And again, when he brings the firstborn into the world, he says, ‘Let all God’s angels worship him.’
But of the Son he says, ‘Your throne, O God, is forever, the sceptre of uprightness is the sceptre of your kingdom.’’ (Hebrews 1:5-8)
The Message, Not the Messenger
Jesus is nobody’s Hermes, no messenger of God, but God the Son himself become a man.
He is the radiance of the glory of God and the exact imprint of his nature, and he upholds the universe by the word of his power. After making purification for sins, he sat down at the right hand of the majesty on high, having become as much superior to angels as the name he inherited is more excellent then theirs.’ (Hebrews 1:3-4)
‘Therefore God highly exalted him and bestowed on him the name that is above every name, so that at the name of Jesus every knee should bow, in heaven and on earth and under the earth, and every tongue confess that Jesus Christ is Lord, to the glory of God the Father.’ (Philip.2:9-10)
Of course, if he is exalted there must be a place from which he rose to that exalted position.
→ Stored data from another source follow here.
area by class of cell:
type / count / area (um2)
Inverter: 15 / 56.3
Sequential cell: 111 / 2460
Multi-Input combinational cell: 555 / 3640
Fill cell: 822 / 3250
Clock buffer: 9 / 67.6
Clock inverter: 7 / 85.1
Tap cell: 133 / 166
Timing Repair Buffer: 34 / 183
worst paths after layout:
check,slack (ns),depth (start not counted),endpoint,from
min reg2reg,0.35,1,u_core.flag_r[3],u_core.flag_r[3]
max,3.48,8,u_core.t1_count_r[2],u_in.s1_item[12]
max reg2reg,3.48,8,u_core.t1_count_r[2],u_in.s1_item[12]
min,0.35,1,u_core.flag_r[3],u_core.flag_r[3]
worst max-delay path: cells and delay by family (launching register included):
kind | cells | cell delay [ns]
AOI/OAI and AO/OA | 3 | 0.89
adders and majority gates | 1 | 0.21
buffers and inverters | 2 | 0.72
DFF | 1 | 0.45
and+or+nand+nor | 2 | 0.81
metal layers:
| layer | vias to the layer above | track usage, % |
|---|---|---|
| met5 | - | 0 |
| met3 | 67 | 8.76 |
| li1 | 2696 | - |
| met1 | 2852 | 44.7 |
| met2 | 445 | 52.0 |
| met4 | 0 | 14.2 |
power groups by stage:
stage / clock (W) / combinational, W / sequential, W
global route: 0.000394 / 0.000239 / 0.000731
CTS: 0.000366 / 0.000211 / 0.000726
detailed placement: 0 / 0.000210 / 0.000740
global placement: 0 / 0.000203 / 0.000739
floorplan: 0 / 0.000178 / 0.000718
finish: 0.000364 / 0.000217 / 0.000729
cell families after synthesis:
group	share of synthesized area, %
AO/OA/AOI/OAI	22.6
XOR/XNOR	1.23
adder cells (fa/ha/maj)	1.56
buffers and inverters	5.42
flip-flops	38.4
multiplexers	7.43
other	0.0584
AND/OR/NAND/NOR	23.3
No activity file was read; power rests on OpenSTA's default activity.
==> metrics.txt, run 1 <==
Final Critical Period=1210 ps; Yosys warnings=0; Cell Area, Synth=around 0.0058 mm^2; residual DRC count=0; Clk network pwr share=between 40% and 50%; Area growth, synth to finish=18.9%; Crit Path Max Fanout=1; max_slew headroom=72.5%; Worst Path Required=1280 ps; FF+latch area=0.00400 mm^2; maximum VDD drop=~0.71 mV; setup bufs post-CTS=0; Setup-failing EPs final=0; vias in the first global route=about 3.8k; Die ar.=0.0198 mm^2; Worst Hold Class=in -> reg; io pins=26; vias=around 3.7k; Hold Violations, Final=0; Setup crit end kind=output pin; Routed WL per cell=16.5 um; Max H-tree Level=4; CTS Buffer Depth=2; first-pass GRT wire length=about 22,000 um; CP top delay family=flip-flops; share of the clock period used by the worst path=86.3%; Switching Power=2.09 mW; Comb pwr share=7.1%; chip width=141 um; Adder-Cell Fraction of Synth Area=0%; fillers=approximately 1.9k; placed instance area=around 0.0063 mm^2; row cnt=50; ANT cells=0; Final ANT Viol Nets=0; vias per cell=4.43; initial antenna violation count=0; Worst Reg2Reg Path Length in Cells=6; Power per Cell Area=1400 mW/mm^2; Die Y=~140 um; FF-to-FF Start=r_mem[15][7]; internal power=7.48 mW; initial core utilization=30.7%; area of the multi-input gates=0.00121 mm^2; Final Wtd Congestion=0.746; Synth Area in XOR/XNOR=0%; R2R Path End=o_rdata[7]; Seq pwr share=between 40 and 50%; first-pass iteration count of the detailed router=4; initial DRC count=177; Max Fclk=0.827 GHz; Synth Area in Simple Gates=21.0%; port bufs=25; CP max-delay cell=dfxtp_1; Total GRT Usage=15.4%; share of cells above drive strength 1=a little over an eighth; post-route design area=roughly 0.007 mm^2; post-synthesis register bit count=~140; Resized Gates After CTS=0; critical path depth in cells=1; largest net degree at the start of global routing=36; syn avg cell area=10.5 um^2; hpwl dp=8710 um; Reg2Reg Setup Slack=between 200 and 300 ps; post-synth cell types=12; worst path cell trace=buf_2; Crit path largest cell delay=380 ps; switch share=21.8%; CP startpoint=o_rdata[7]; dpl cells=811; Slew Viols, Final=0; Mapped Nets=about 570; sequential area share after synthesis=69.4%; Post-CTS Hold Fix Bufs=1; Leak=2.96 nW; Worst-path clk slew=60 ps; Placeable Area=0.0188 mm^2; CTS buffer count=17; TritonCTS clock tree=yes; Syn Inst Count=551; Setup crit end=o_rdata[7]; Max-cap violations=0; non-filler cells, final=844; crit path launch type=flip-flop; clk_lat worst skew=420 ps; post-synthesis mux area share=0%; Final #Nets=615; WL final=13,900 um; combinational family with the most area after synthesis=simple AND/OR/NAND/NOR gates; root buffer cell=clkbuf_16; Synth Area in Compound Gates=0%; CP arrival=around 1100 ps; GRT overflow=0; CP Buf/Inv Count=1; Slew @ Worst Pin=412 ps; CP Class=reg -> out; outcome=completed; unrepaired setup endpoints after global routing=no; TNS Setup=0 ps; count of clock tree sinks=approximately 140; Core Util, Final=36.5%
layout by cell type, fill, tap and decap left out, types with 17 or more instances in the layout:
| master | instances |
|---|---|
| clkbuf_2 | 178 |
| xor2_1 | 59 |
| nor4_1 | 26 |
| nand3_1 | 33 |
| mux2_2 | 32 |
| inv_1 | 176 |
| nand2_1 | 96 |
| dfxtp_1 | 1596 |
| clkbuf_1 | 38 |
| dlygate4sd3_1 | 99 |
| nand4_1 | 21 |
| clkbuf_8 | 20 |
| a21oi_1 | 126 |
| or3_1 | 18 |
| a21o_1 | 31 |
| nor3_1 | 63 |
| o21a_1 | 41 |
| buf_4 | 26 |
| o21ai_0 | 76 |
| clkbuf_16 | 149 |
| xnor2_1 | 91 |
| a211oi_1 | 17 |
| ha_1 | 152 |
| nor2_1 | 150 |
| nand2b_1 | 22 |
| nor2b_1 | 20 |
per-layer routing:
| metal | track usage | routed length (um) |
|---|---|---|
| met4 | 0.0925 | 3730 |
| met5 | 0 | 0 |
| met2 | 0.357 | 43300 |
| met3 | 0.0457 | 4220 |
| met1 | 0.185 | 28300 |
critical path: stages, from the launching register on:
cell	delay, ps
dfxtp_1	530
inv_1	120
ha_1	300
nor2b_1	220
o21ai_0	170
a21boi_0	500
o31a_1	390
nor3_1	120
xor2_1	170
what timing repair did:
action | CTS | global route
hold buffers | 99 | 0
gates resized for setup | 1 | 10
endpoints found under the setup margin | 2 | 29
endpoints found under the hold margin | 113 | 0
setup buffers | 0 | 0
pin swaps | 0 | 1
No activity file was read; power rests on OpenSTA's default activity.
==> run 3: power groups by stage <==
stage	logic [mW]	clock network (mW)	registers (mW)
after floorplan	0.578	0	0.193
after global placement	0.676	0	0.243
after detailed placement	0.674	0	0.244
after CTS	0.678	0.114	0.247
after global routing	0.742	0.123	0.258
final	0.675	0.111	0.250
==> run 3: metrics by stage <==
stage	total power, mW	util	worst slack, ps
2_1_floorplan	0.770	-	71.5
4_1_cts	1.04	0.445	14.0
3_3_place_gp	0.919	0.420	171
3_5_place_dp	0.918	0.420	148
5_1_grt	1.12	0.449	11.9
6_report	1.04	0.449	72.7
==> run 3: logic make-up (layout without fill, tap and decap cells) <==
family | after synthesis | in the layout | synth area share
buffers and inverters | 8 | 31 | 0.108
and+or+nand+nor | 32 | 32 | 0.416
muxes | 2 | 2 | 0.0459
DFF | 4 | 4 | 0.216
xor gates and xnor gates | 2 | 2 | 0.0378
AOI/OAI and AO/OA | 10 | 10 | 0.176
<file path="src/rtl/wmtl_pkg.sv">
// ----------------------------------------------------------------------------
// wmtl_pkg
// Shared widths, codes and constants of the window median tank level filter.
// ----------------------------------------------------------------------------
package wmtl_pkg;

    localparam int DIST_W    = 13;
    localparam int LEVEL_W   = 7;
    localparam int TREND_W   = 2;
    localparam int CFG_IDX_W = 2;

    // Configuration register indexes.
    localparam logic [CFG_IDX_W-1:0] CFG_BOTTOM   = 2'd0;
    localparam logic [CFG_IDX_W-1:0] CFG_OVERFLOW = 2'd1;

    localparam logic [DIST_W-1:0] BOTTOM_RESET   = 13'd2100;
    localparam logic [DIST_W-1:0] OVERFLOW_RESET = 13'd50;

    // Fill level arithmetic in hundredths of a percent.
    localparam int HUND_W    = 14;
    localparam int PROD_W    = DIST_W + HUND_W;
    localparam logic [HUND_W-1:0] HUND_FULL   = 14'd10000;
    localparam logic [HUND_W-1:0] HUND_HALF   = 14'd50;
    localparam logic [HUND_W-1:0] HUND_PER_PCT = 14'd100;

    // floor(h / 100) == (h * 5243) >> 19 for every h up to 10000.
    localparam int RECIP_W     = 13;
    localparam int RECIP_SHIFT = 19;
    localparam logic [RECIP_W-1:0] RECIP_100 = 13'd5243;
    localparam int SCALE_W = HUND_W + RECIP_W;

    typedef enum logic [TREND_W-1:0] {
        TREND_UNKNOWN = 2'd0,
        TREND_FALLING = 2'd1,
        TREND_RISING  = 2'd2
    } trend_t;

endpackage

</file>
<file path="src/rtl/window_median_tank_level_top.sv">
// A sample beat runs from acceptance back to ready through one multiply,
// 27 divider steps, one scale, one round. A zero or clamped level skips the divider.
// A report beat runs seven rounds of a binary search over the level value
// to its result, each one a pass of WINDOW ring reads.
// One beat is in work at a time; a finished result waits in the output register.
// Synchronous active-low reset clears the ring valid bits, slot, trend and m_valid.
// ----------------------------------------------------------------------------
// window_median_tank_level_top
// Turns distance samples into fill percentages kept in a ring, and answers
// report ticks with the ring median and a falling/rising trend code.
// ----------------------------------------------------------------------------
module window_median_tank_level_top #(
    parameter int WINDOW = 12
) (
    input  logic                          aclk,
    input  logic                          aresetn,

    input  logic                          cfg_valid,
    output logic                          cfg_ready,
    input  logic [wmtl_pkg::CFG_IDX_W-1:0] cfg_index,
    input  logic [wmtl_pkg::DIST_W-1:0]   cfg_data,

    input  logic                          s_valid,
    output logic                          s_ready,
    input  logic                          s_kind,
    input  logic [wmtl_pkg::DIST_W-1:0]   s_distance_mm,

    output logic                          m_valid,
    input  logic                          m_ready,
    output logic [wmtl_pkg::LEVEL_W-1:0]  m_level_pct,
    output logic [wmtl_pkg::TREND_W-1:0]  m_trend
);

    localparam int ADDR_W    = $clog2(WINDOW);
    localparam int CNT_W     = $clog2(WINDOW + 1);
    localparam int MED_COUNT = WINDOW / 2 + 1;
    localparam int DIV_STEPS = wmtl_pkg::PROD_W;
    localparam int DCNT_W    = $clog2(DIV_STEPS);
    localparam int BIT_W     = $clog2(wmtl_pkg::LEVEL_W);

    typedef enum logic [7:0] {
        ST_IDLE   = 8'b0000_0001,
        ST_MUL    = 8'b0000_0010,
        ST_DIV    = 8'b0000_0100,
        ST_SCALE  = 8'b0000_1000,
        ST_ROUND  = 8'b0001_0000,
        ST_COUNT  = 8'b0010_0000,
        ST_TALLY  = 8'b0100_0000,
        ST_RESULT = 8'b1000_0000
    } state_t;

    state_t state_reg, state_next;

    logic [wmtl_pkg::DIST_W-1:0]  bottom_reg, overflow_reg;
    logic [wmtl_pkg::DIST_W-1:0]  span_reg, span_next;
    logic [wmtl_pkg::DIST_W-1:0]  height_reg, height_next;
    logic                         zero_reg, zero_next;
    logic [wmtl_pkg::PROD_W-1:0]  prod_reg, prod_next;
    logic [wmtl_pkg::DIST_W-1:0]  rem_reg, rem_next;
    logic [wmtl_pkg::HUND_W-1:0]  quot_reg, quot_next;
    logic [DCNT_W-1:0]            dcnt_reg, dcnt_next;
    logic [wmtl_pkg::HUND_W-1:0]  hund_reg, hund_next;
    logic [wmtl_pkg::SCALE_W-1:0] scale_reg, scale_next;
    logic [ADDR_W-1:0]            slot_reg, slot_next;

    logic [ADDR_W-1:0]            addr_reg, addr_next;
    logic                         rd_vld_reg, rd_vld_next;
    logic [CNT_W-1:0]             cnt_reg, cnt_next;
    logic [BIT_W-1:0]             bit_reg, bit_next;
    logic [wmtl_pkg::LEVEL_W-1:0] ans_reg, ans_next;

    logic [wmtl_pkg::LEVEL_W-1:0] last_level_reg, last_level_next;
    wmtl_pkg::trend_t             trend_reg, trend_next;
    logic                         m_valid_reg, m_valid_next;
    logic [wmtl_pkg::LEVEL_W-1:0] m_level_reg, m_level_next;

    // Divider step.
    logic [wmtl_pkg::DIST_W:0]    div_trial;
    logic                         div_ge;
    logic [wmtl_pkg::DIST_W:0]    div_diff;

    // Rounding.
    logic [7:0]                   whole;
    logic [wmtl_pkg::HUND_W-1:0]  whole_x100;
    logic [wmtl_pkg::HUND_W-1:0]  pct_rem;
    logic [wmtl_pkg::LEVEL_W-1:0] level_rounded;

    // Median search.
    logic [wmtl_pkg::LEVEL_W-1:0] rd_data;
    logic [wmtl_pkg::LEVEL_W-1:0] low_ones;
    logic [wmtl_pkg::LEVEL_W-1:0] trial;
    logic                         hit;
    logic [CNT_W-1:0]             cnt_sum;

    logic                         wr_en;
    logic                         rd_en;

    wmtl_ring #(
        .DEPTH  (WINDOW),
        .ADDR_W (ADDR_W)
    ) u_ring (
        .aclk    (aclk),
        .aresetn (aresetn),
        .wr_en   (wr_en),
        .wr_addr (slot_reg),
        .wr_data (level_rounded),
        .rd_en   (rd_en),
        .rd_addr (addr_reg),
        .rd_data (rd_data)
    );

    assign cfg_ready   = 1'b1;
    assign s_ready     = (state_reg == ST_IDLE);
    assign m_valid     = m_valid_reg;
    assign m_level_pct = m_level_reg;
    assign m_trend     = trend_reg;

    assign div_trial = {rem_reg, prod_reg[wmtl_pkg::PROD_W-1]};
    assign div_ge    = (div_trial >= {1'b0, span_reg});
    assign div_diff  = div_trial - {1'b0, span_reg};

    assign whole         = scale_reg[wmtl_pkg::SCALE_W-1:wmtl_pkg::RECIP_SHIFT];
    assign whole_x100    = wmtl_pkg::HUND_W'(whole) * wmtl_pkg::HUND_PER_PCT;
    assign pct_rem       = hund_reg - whole_x100;
    assign level_rounded = wmtl_pkg::LEVEL_W'(whole)
                         + wmtl_pkg::LEVEL_W'(pct_rem > wmtl_pkg::HUND_HALF);

    // Trial value of the search: bits already decided, current bit zero,
    // all lower bits one.
    assign low_ones = (wmtl_pkg::LEVEL_W'(1) << bit_reg) - wmtl_pkg::LEVEL_W'(1);
    assign trial    = ans_reg | low_ones;
    assign hit      = rd_vld_reg && (rd_data <= trial);
    assign cnt_sum  = cnt_reg + CNT_W'(hit);

    assign wr_en = (state_reg == ST_ROUND);
    assign rd_en = (state_reg == ST_COUNT);

    always_ff @(posedge aclk) begin
        if (!aresetn) begin
            bottom_reg   <= wmtl_pkg::BOTTOM_RESET;
            overflow_reg <= wmtl_pkg::OVERFLOW_RESET;
        end else if (cfg_valid && cfg_ready) begin
            case (cfg_index)
                wmtl_pkg::CFG_BOTTOM:   bottom_reg   <= cfg_data;
                wmtl_pkg::CFG_OVERFLOW: overflow_reg <= cfg_data;
                default: ;
            endcase
        end
    end

    always_comb begin
        state_next      = state_reg;
        span_next       = span_reg;
        height_next     = height_reg;
        zero_next       = zero_reg;
        prod_next       = prod_reg;
        rem_next        = rem_reg;
        quot_next       = quot_reg;
        dcnt_next       = dcnt_reg;
        hund_next       = hund_reg;
        scale_next      = scale_reg;
        slot_next       = slot_reg;
        addr_next       = addr_reg;
        rd_vld_next     = 1'b0;
        cnt_next        = cnt_reg;
        bit_next        = bit_reg;
        ans_next        = ans_reg;
        last_level_next = last_level_reg;
        trend_next      = trend_reg;
        m_valid_next    = m_valid_reg && !m_ready;
        m_level_next    = m_level_reg;

        case (state_reg)
            ST_IDLE: begin
                if (s_valid) begin
                    if (!s_kind) begin
                        span_next   = bottom_reg - overflow_reg;
                        height_next = bottom_reg - s_distance_mm;
                        zero_next   = (overflow_reg >= bottom_reg)
                                   || (s_distance_mm >= bottom_reg);
                        state_next  = ST_MUL;
                    end else begin
                        addr_next  = '0;
                        cnt_next   = '0;
                        bit_next   = BIT_W'(wmtl_pkg::LEVEL_W - 1);
                        ans_next   = '0;
                        state_next = ST_COUNT;
                    end
                end
            end
            ST_MUL: begin
                prod_next = wmtl_pkg::PROD_W'(height_reg)
                          * wmtl_pkg::PROD_W'(wmtl_pkg::HUND_FULL);
                rem_next  = '0;
                quot_next = '0;
                dcnt_next = DCNT_W'(DIV_STEPS - 1);
                if (zero_reg) begin
                    hund_next  = '0;
                    state_next = ST_SCALE;
                end else if (height_reg > span_reg) begin
                    // Water above the overflow surface: the level clamps to full.
                    hund_next  = wmtl_pkg::HUND_FULL;
                    state_next = ST_SCALE;
                end else begin
                    state_next = ST_DIV;
                end
            end
            ST_DIV: begin
                rem_next  = div_ge ? div_diff[wmtl_pkg::DIST_W-1:0]
                                   : div_trial[wmtl_pkg::DIST_W-1:0];
                quot_next = {quot_reg[wmtl_pkg::HUND_W-2:0], div_ge};
                prod_next = {prod_reg[wmtl_pkg::PROD_W-2:0], 1'b0};
                dcnt_next = dcnt_reg - DCNT_W'(1);
                if (dcnt_reg == '0) begin
                    hund_next  = quot_next;
                    state_next = ST_SCALE;
                end
            end
            ST_SCALE: begin
                scale_next = wmtl_pkg::SCALE_W'(hund_reg)
                           * wmtl_pkg::SCALE_W'(wmtl_pkg::RECIP_100);
                state_next = ST_ROUND;
            end
            ST_ROUND: begin
                if (slot_reg == ADDR_W'(WINDOW - 1)) begin
                    slot_next = '0;
                end else begin
                    slot_next = slot_reg + ADDR_W'(1);
                end
                state_next = ST_IDLE;
            end
            ST_COUNT: begin
                rd_vld_next = 1'b1;
                cnt_next    = cnt_sum;
                addr_next   = addr_reg + ADDR_W'(1);
                if (addr_reg == ADDR_W'(WINDOW - 1)) begin
                    state_next = ST_TALLY;
                end
            end
            ST_TALLY: begin
                // Too few entries at or below the trial: the median has this bit set.
                if (cnt_sum < CNT_W'(MED_COUNT)) begin
                    ans_next = ans_reg | (wmtl_pkg::LEVEL_W'(1) << bit_reg);
                end
                cnt_next  = '0;
                addr_next = '0;
                if (bit_reg == '0) begin
                    state_next = ST_RESULT;
                end else begin
                    bit_next   = bit_reg - BIT_W'(1);
                    state_next = ST_COUNT;
                end
            end
            ST_RESULT: begin
                if (!m_valid_reg || m_ready) begin
                    m_valid_next = 1'b1;
                    m_level_next = ans_reg;
                    if (ans_reg < last_level_reg) begin
                        trend_next = wmtl_pkg::TREND_FALLING;
                    end else if (ans_reg > last_level_reg) begin
                        trend_next = wmtl_pkg::TREND_RISING;
                    end
                    last_level_next = ans_reg;
                    state_next      = ST_IDLE;
                end
            end
            default: begin
                state_next = ST_IDLE;
            end
        endcase
    end

    always_ff @(posedge aclk) begin
        if (!aresetn) begin
            state_reg      <= ST_IDLE;
            slot_reg       <= '0;
            rd_vld_reg     <= 1'b0;
            last_level_reg <= '0;
            trend_reg      <= wmtl_pkg::TREND_UNKNOWN;
            m_valid_reg    <= 1'b0;
        end else begin
            state_reg      <= state_next;
            slot_reg       <= slot_next;
            rd_vld_reg     <= rd_vld_next;
            last_level_reg <= last_level_next;
            trend_reg      <= trend_next;
            m_valid_reg    <= m_valid_next;
        end
    end

    always_ff @(posedge aclk) begin
        span_reg    <= span_next;
        height_reg  <= height_next;
        zero_reg    <= zero_next;
        prod_reg    <= prod_next;
        rem_reg     <= rem_next;
        quot_reg    <= quot_next;
        dcnt_reg    <= dcnt_next;
        hund_reg    <= hund_next;
        scale_reg   <= scale_next;
        addr_reg    <= addr_next;
        cnt_reg     <= cnt_next;
        bit_reg     <= bit_next;
        ans_reg     <= ans_next;
        m_level_reg <= m_level_next;
    end

endmodule

</file>
<file path="src/rtl/wmtl_ring.sv">
// ----------------------------------------------------------------------------
// wmtl_ring
// Level ring storage: one write and one registered read port, with a valid
// bit per entry so that entries never written since reset read as zero.
// ----------------------------------------------------------------------------
module wmtl_ring #(
    parameter int DEPTH  = 12,
    parameter int ADDR_W = $clog2(DEPTH)
) (
    input  logic                        aclk,
    input  logic                        aresetn,
    input  logic                        wr_en,
    input  logic [ADDR_W-1:0]           wr_addr,
    input  logic [wmtl_pkg::LEVEL_W-1:0] wr_data,
    input  logic                        rd_en,
    input  logic [ADDR_W-1:0]           rd_addr,
    output logic [wmtl_pkg::LEVEL_W-1:0] rd_data
);

    logic [wmtl_pkg::LEVEL_W-1:0] mem_reg [DEPTH];
    logic [DEPTH-1:0]             valid_reg;
    logic [wmtl_pkg::LEVEL_W-1:0] rd_q_reg;
    logic                         rd_hit_reg;

    always_ff @(posedge aclk) begin
        if (!aresetn) begin
            valid_reg <= '0;
        end else if (wr_en) begin
            valid_reg[wr_addr] <= 1'b1;
        end
    end

    always_ff @(posedge aclk) begin
        if (wr_en) begin
            mem_reg[wr_addr] <= wr_data;
        end
        if (rd_en) begin
            rd_q_reg   <= mem_reg[rd_addr];
            rd_hit_reg <= valid_reg[rd_addr];
        end
    end

    assign rd_data = rd_hit_reg ? rd_q_reg : '0;

endmodule
</file>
It’s Christmas as I write this and we are celebrating his amazing humiliation, that the creator of all should enter his creation, ‘though he was in the form of (in very nature of NIV) God, did not count equality with God a thing to be grasped, but made himself nothing, taking the form of a servant, being born in the likeness of men.’ (Philip.2:6,7)
Thank God for his mercies!
Do angels move and work among us today? The writer of Hebrews believes so, urging us, ‘Do not neglect to show hospitality to strangers, for thereby some have entertained angels unawares.’ (Hebrews 13:2)
If it happens to you, learn from Zechariah and don’t question an angel’s integrity and authority. But, no matter how magnificent the angel, if it is an angel you can be sure it’s a messenger and not the message.